One "problem" of modelling (and science) is that, since we can make different abstractions of the same phenomenon (from different contexts), we can find more than one explanation (or cause) for some phenomena. For example, if we want to describe any given function of dimension n (it can be a straight line, n=2), there are an infinitude of functions dimension n+1 which describe correctly that function (an infinitude of planes, n=3, cross any straight line). How to find which explanation is less incomplete, less redundant, and describes better the phenomenon we want to describe? One way is through rhetoric: logical arguments dismiss theories which are not consistent with the established human knowledge. But the logical arguments are based on axioms which cannot be proven with logical arguments themselves. And, by definition, the theories developed under a set of axioms will be consistent with the axioms^[7]. So, how do we decide which axioms are less incomplete? It seems that we do it through experience^[8]. The only detail is that, while studying societies (and any complex system), it is very hard (although not impossible) to contrast (Popper, 1934) scientific theories with perceptual experience (because they are far from an abstraction level. Well, abstraction levels are created where the regularities of a system allow contrasting on the first place). The aid of electronic computers for simulating societies in order to contrast social theories brought a revolution into the field. Not that there were no models of societies, but many of them were either very simple for explaining much, or too complex to be tested in a natural society. Other difficulties are that sometimes the time scale of the phenomena a theory describes is larger than a human life (e.g. cultural evolution), and that societies are very hard to control, so as for being close to "ideal conditions", which for example can be approached in a physics laboratory controlling temperature, pressure, friction, etc. But simulations in computers and robots provide one way for contrasting theories in a synthetic way. Another way has been to study less complex societies, such as the ones of certain microbes (e.g. Velicer, Kroos, and Lenski, 2000), where the time scale allows the contrasting of evolutionary processes in these societies, but the repertoire of social behaviours in microbes is more limited than in more complex creatures.

The Synthetic Method

4.3

It seems that the synthetic method (Steels, 1995; Verschure, 1998; Castelfranchi, 1998) was described after it was already being used (the sciences need to play marbles first so that philosophy can come and explain the rules to them...). It would be useful to describe first the inductive method (Steels, 1995): A theory is made from abstracting and generalizing observations. The theory can be used for making predictions, which are verified by further observations, which contrasted with the theory falsify or justify it (see Figure 1). As we said, it is very difficult to contrast social theories with the inductive method because it is not easy to make controlled observations of many natural societies. With the development of artificial systems (electronic computers, autonomous robots, etc.), some people began to engineer those systems inspired in natural ones (e.g. artificial neural networks, behaviour-based systems, etc.). But then it was clear that people could use these artificial systems in order to contrast theories describing natural phenomena (Maes, 1991; Webb, 2001), instead of attempting to contrast them directly with natural systems (see Figure 2).

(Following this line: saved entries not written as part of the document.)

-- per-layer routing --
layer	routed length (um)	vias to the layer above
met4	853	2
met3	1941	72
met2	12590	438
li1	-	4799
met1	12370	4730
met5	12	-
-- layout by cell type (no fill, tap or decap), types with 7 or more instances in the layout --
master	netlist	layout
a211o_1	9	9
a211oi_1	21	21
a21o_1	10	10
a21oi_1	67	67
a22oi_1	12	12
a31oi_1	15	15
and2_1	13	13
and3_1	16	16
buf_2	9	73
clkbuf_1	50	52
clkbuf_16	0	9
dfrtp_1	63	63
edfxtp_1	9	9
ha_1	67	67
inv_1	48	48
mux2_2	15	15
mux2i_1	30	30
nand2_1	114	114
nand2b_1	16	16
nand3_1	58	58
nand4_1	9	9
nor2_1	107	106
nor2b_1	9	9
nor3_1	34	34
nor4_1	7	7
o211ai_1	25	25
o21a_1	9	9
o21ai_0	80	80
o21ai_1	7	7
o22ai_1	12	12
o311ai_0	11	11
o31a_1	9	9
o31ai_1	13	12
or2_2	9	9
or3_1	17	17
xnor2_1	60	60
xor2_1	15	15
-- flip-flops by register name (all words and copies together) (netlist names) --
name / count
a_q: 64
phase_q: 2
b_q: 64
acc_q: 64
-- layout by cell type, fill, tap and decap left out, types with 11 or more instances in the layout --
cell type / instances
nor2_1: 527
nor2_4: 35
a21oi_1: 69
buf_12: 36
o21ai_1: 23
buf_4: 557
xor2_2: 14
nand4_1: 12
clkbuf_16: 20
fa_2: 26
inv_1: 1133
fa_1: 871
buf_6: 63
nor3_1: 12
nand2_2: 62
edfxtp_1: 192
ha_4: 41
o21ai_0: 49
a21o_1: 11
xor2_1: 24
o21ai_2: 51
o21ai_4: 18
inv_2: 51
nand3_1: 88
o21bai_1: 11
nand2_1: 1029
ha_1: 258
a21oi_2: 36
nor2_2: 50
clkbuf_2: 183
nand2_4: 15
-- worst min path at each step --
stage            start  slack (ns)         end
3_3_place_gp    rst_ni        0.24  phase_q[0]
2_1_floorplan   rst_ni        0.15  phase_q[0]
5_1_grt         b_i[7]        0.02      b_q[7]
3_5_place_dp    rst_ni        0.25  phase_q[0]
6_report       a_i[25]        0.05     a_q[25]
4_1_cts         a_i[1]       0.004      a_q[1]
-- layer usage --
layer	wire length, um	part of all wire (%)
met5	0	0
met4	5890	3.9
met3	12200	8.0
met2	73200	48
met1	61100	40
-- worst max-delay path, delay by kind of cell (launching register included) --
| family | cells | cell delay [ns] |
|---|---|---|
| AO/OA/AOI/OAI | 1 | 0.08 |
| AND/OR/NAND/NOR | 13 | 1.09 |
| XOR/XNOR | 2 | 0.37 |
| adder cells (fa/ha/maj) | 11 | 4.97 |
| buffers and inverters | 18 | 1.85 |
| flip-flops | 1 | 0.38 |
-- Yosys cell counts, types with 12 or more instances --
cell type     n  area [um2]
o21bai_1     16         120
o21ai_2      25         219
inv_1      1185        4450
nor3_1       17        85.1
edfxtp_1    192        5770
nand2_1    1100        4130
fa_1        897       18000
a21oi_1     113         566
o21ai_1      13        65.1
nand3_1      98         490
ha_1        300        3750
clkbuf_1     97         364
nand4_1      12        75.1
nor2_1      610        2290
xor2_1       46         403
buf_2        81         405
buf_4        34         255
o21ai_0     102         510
## src/hw/rtl/rlps_pkg.sv

```systemverilog
// ----------------------------------------------------------------------------
// rlps_pkg
// Types, constants and helpers shared by the random-last permutation selector.
// ----------------------------------------------------------------------------
package rlps_pkg;

  localparam int MAX_JOINS = 5;
  localparam int IDX_W     = 7;
  localparam int CFG_W     = 3;
  localparam int JOIN_W    = $clog2(MAX_JOINS + 1);
  localparam int FACT_W    = 16;
  localparam logic [CFG_W-1:0] JOIN_COUNT_RESET = 3'd5;

  typedef enum logic {
    ACT_SET   = 1'b0,
    ACT_QUERY = 1'b1
  } action_t;

  typedef enum logic [1:0] {
    ST_IDLE,
    ST_WALK,
    ST_DONE
  } state_t;

  typedef struct packed {
    logic             action;
    logic [IDX_W-1:0] permutation_index;
    logic             join_is_random;
  } req_t;

  typedef struct packed {
    logic [IDX_W-1:0] chosen_permutation;
    logic             index_error;
  } rsp_t;

  typedef struct packed {
    logic clear;
    logic step;
  } walk_ctrl_t;

  typedef struct packed {
    logic [IDX_W-1:0]     idx;
    logic [MAX_JOINS-1:0] seq;
    logic [JOIN_W-1:0]    first;
    logic                 last;
  } walk_stat_t;

  // factorial of a small join count
  function automatic logic [FACT_W-1:0] fact(input logic [JOIN_W-1:0] n);
    logic [FACT_W-1:0] f;
    f = FACT_W'(1);
    for (int i = 2; i <= MAX_JOINS; i++) begin
      if (i <= int'(n)) begin
        f = FACT_W'(f * FACT_W'(i));
      end
    end
    return f;
  endfunction

endpackage

```

## src/hw/rtl/rlps_walker.sv

```systemverilog
// ----------------------------------------------------------------------------
// rlps_walker
// Steps through permutations in lexicographic order, one per cycle while step
// is high, with a mixed-radix digit counter; gives the current flag sequence.
// ----------------------------------------------------------------------------
module rlps_walker (
  input  logic                            clk,
  input  rlps_pkg::walk_ctrl_t            ctrl,
  input  logic [rlps_pkg::JOIN_W-1:0]     joins,
  input  logic [rlps_pkg::MAX_JOINS-1:0]  flags,
  output rlps_pkg::walk_stat_t            stat
);

  logic [rlps_pkg::JOIN_W-1:0] digit      [rlps_pkg::MAX_JOINS];
  logic [rlps_pkg::JOIN_W-1:0] digit_next [rlps_pkg::MAX_JOINS];
  logic [rlps_pkg::IDX_W-1:0]  idx;
  logic                        last;
  logic [rlps_pkg::MAX_JOINS-1:0] seq;

  // top digit of position p has radix (joins - p)
  function automatic logic [rlps_pkg::JOIN_W-1:0] digit_max(
    input logic [rlps_pkg::JOIN_W-1:0] n,
    input int                          p
  );
    int m;
    m = int'(n) - 1 - p;
    return (m > 0) ? rlps_pkg::JOIN_W'(m) : '0;
  endfunction

  // mixed-radix increment, carry from the last position toward the first
  always_comb begin
    logic carry;
    carry = 1'b1;
    last  = 1'b1;
    for (int p = rlps_pkg::MAX_JOINS - 1; p >= 0; p--) begin
      digit_next[p] = digit[p];
      if (p < int'(joins)) begin
        if (digit[p] != digit_max(joins, p)) begin
          last = 1'b0;
        end
        if (carry) begin
          if (digit[p] == digit_max(joins, p)) begin
            digit_next[p] = '0;
          end else begin
            digit_next[p] = digit[p] + rlps_pkg::JOIN_W'(1);
            carry = 1'b0;
          end
        end
      end
    end
  end

  // pick joins from the remaining list; position 0 lands in the msb
  always_comb begin
    logic [rlps_pkg::MAX_JOINS-1:0] avail;
    logic [rlps_pkg::MAX_JOINS-1:0] avail_next;
    logic                           bit_sel;
    avail = flags;
    seq   = '0;
    for (int p = 0; p < rlps_pkg::MAX_JOINS; p++) begin
      bit_sel    = 1'b0;
      avail_next = avail;
      for (int i = 0; i < rlps_pkg::MAX_JOINS; i++) begin
        if (digit[p] == rlps_pkg::JOIN_W'(i)) begin
          bit_sel = avail[i];
        end
        if (rlps_pkg::JOIN_W'(i) >= digit[p]) begin
          avail_next[i] = (i + 1 < rlps_pkg::MAX_JOINS) ?
                          avail[(i + 1) % rlps_pkg::MAX_JOINS] : 1'b0;
        end
      end
      if (p < int'(joins)) begin
        seq[rlps_pkg::MAX_JOINS-1-p] = bit_sel;
        avail = avail_next;
      end
    end
  end

  always_ff @(posedge clk) begin
    if (ctrl.clear) begin
      for (int p = 0; p < rlps_pkg::MAX_JOINS; p++) begin
        digit[p] <= '0;
      end
      idx <= '0;
    end else if (ctrl.step) begin
      for (int p = 0; p < rlps_pkg::MAX_JOINS; p++) begin
        digit[p] <= digit_next[p];
      end
      idx <= idx + rlps_pkg::IDX_W'(1);
    end
  end

  assign stat.idx   = idx;
  assign stat.seq   = seq;
  assign stat.first = digit[0];
  assign stat.last  = last;

endmodule

```

## src/hw/rtl/random_last_permutation_selector.sv

```systemverilog
// ----------------------------------------------------------------------------
// random_last_permutation_selector
// Keeps one random flag per join; sets a flag through the first join of a
// permutation, or scans all permutations for the one that puts random joins
// last, keeping the given index unless another is strictly better.
// ----------------------------------------------------------------------------
//  channel   signals                         moves
//  req       req_valid / req_stall / req     set or query transaction
//  rsp       rsp_valid / rsp_stall / rsp     chosen index and error flag
//  cfg       cfg_write / cfg_data            join_count register
//
//  a query walks all n! permutations, one per cycle
//  a set walks up to its own index; a bad index skips the walk
//  req_stall is high while busy
//  rst is synchronous; flags clear to not random and join_count returns to 5
//  a result waits in the output register while rsp_stall is high
// ----------------------------------------------------------------------------
module random_last_permutation_selector (
  input  logic                          clk,
  input  logic                          rst,
  input  logic                          cfg_write,
  input  logic [rlps_pkg::CFG_W-1:0]    cfg_data,
  input  logic                          req_valid,
  output logic                          req_stall,
  input  rlps_pkg::req_t                req,
  output logic                          rsp_valid,
  input  logic                          rsp_stall,
  output rlps_pkg::rsp_t                rsp
);

  rlps_pkg::state_t               state, state_next;
  logic [rlps_pkg::CFG_W-1:0]     join_count;
  logic [rlps_pkg::JOIN_W-1:0]    joins;
  logic [rlps_pkg::MAX_JOINS-1:0] flags;
  logic                           act;
  logic [rlps_pkg::IDX_W-1:0]     idx;
  logic                           rand_flag;
  logic                           err;
  logic [rlps_pkg::MAX_JOINS-1:0] min_seq;
  logic [rlps_pkg::IDX_W-1:0]     min_idx;
  logic [rlps_pkg::MAX_JOINS-1:0] own_seq;
  rlps_pkg::walk_ctrl_t           ctrl;
  rlps_pkg::walk_stat_t           stat;
  logic                           accept;
  logic                           bad_index;
  logic                           load_rsp;
  logic                           write_flag;

  always_comb begin
    if (join_count == '0) begin
      joins = rlps_pkg::JOIN_W'(1);
    end else if (int'(join_count) > rlps_pkg::MAX_JOINS) begin
      joins = rlps_pkg::JOIN_W'(rlps_pkg::MAX_JOINS);
    end else begin
      joins = rlps_pkg::JOIN_W'(join_count);
    end
  end

  assign req_stall = (state != rlps_pkg::ST_IDLE);
  assign accept    = req_valid && !req_stall;
  assign bad_index = {{(rlps_pkg::FACT_W - rlps_pkg::IDX_W){1'b0}}, req.permutation_index}
                     >= rlps_pkg::fact(joins);

  rlps_walker u_walker (
    .clk   (clk),
    .ctrl  (ctrl),
    .joins (joins),
    .flags (flags),
    .stat  (stat)
  );

  always_ff @(posedge clk) begin
    if (rst) begin
      state <= rlps_pkg::ST_IDLE;
    end else begin
      state <= state_next;
    end
  end

  always_comb begin
    state_next = state;
    ctrl       = '0;
    load_rsp   = 1'b0;
    write_flag = 1'b0;
    unique case (state)
      rlps_pkg::ST_IDLE: begin
        if (accept) begin
          ctrl.clear = 1'b1;
          state_next = bad_index ? rlps_pkg::ST_DONE : rlps_pkg::ST_WALK;
        end
      end
      rlps_pkg::ST_WALK: begin
        ctrl.step = 1'b1;
        if (act == rlps_pkg::ACT_SET) begin
          if (stat.idx == idx) begin
            write_flag = 1'b1;
            state_next = rlps_pkg::ST_IDLE;
          end
        end else if (stat.last) begin
          state_next = rlps_pkg::ST_DONE;
        end
      end
      rlps_pkg::ST_DONE: begin
        if (!rsp_valid || !rsp_stall) begin
          load_rsp   = 1'b1;
          state_next = rlps_pkg::ST_IDLE;
        end
      end
      default: state_next = rlps_pkg::ST_IDLE;
    endcase
  end

  always_ff @(posedge clk) begin
    if (rst) begin
      join_count <= rlps_pkg::JOIN_COUNT_RESET;
      flags      <= '0;
    end else begin
      if (cfg_write) begin
        join_count <= cfg_data;
      end
      if (write_flag) begin
        for (int j = 0; j < rlps_pkg::MAX_JOINS; j++) begin
          if (stat.first == rlps_pkg::JOIN_W'(j)) begin
            flags[j] <= rand_flag;
          end
        end
      end
    end
  end

  // transaction fields and scan bookkeeping
  always_ff @(posedge clk) begin
    if (accept) begin
      act       <= req.action;
      idx       <= req.permutation_index;
      rand_flag <= req.join_is_random;
      err       <= bad_index;
    end
    if (state == rlps_pkg::ST_WALK) begin
      // lower flag sequence puts random joins later; first hit wins ties
      if (stat.idx == '0 || stat.seq < min_seq) begin
        min_seq <= stat.seq;
        min_idx <= stat.idx;
      end
      if (stat.idx == idx) begin
        own_seq <= stat.seq;
      end
    end
  end

  always_ff @(posedge clk) begin
    if (rst) begin
      rsp_valid <= 1'b0;
    end else if (load_rsp) begin
      rsp_valid <= 1'b1;
    end else if (!rsp_stall) begin
      rsp_valid <= 1'b0;
    end
  end

  always_ff @(posedge clk) begin
    if (load_rsp) begin
      rsp.index_error <= err;
      if (err) begin
        rsp.chosen_permutation <= '0;
      end else if (own_seq == min_seq) begin
        rsp.chosen_permutation <= idx;
      end else begin
        rsp.chosen_permutation <= min_idx;
      end
    end
  end

endmodule

```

Figure 1. The inductive method tests a theory of a system by matching predicted facts against observed facts (Steels, 1995).

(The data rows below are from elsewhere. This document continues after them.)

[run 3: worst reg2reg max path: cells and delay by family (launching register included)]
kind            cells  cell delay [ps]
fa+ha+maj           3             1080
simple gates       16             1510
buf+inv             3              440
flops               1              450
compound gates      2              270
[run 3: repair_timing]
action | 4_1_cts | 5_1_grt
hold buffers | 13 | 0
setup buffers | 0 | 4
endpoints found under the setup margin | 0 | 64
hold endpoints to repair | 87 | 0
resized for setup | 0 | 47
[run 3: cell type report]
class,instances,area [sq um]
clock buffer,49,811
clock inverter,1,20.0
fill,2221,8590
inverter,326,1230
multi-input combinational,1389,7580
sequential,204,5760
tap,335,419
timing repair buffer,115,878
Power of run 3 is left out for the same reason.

Figure 2. The synthetic method builds up theories of a system attempting to construct an artificial system that exhibits the same capabilities of the natural system (Steels, 1995).

4.4

Of course, synthetic modelling has positive and negative sides. We have the advantage that we have a very high control over the artificial system. Also, it is relatively easy to repeat experiments and to isolate some processes. But this is because we are simplifying the natural phenomena. If this simplification is not done with care nor justified (turning into oversimplification), we might be fooling ourselves contrasting the performance of our artificial system not taking into account observed phenomena (experience) of the natural system, and our artificial system will just be a consequence of our theory (Di Paolo, Noble, and Bullock, 2000). It would be like testing if the theorems derived from axioms we define, are consistent with the axioms^[9] (which is important for noticing unexpected errors, but by no means justifies the axioms). It is difficult to decide when a model is oversimplifying, because it depends on the goal of the model. Since by definition all models make simplifications (otherwise they would be instances of the system, not models), we can always find a context when any model can be considered to be oversimplifying^[10]. It depends more on how much we want, or are able, to understand, and how many assumptions we want to admit, in order to decide how much a model should simplify the modelled. In all cases, this depends on the specific situation. That is, it is relative to a specific context. It is only inside a specific context that we can judge oversimplification. And again, experience will show us which contexts are more appropriate for different situations.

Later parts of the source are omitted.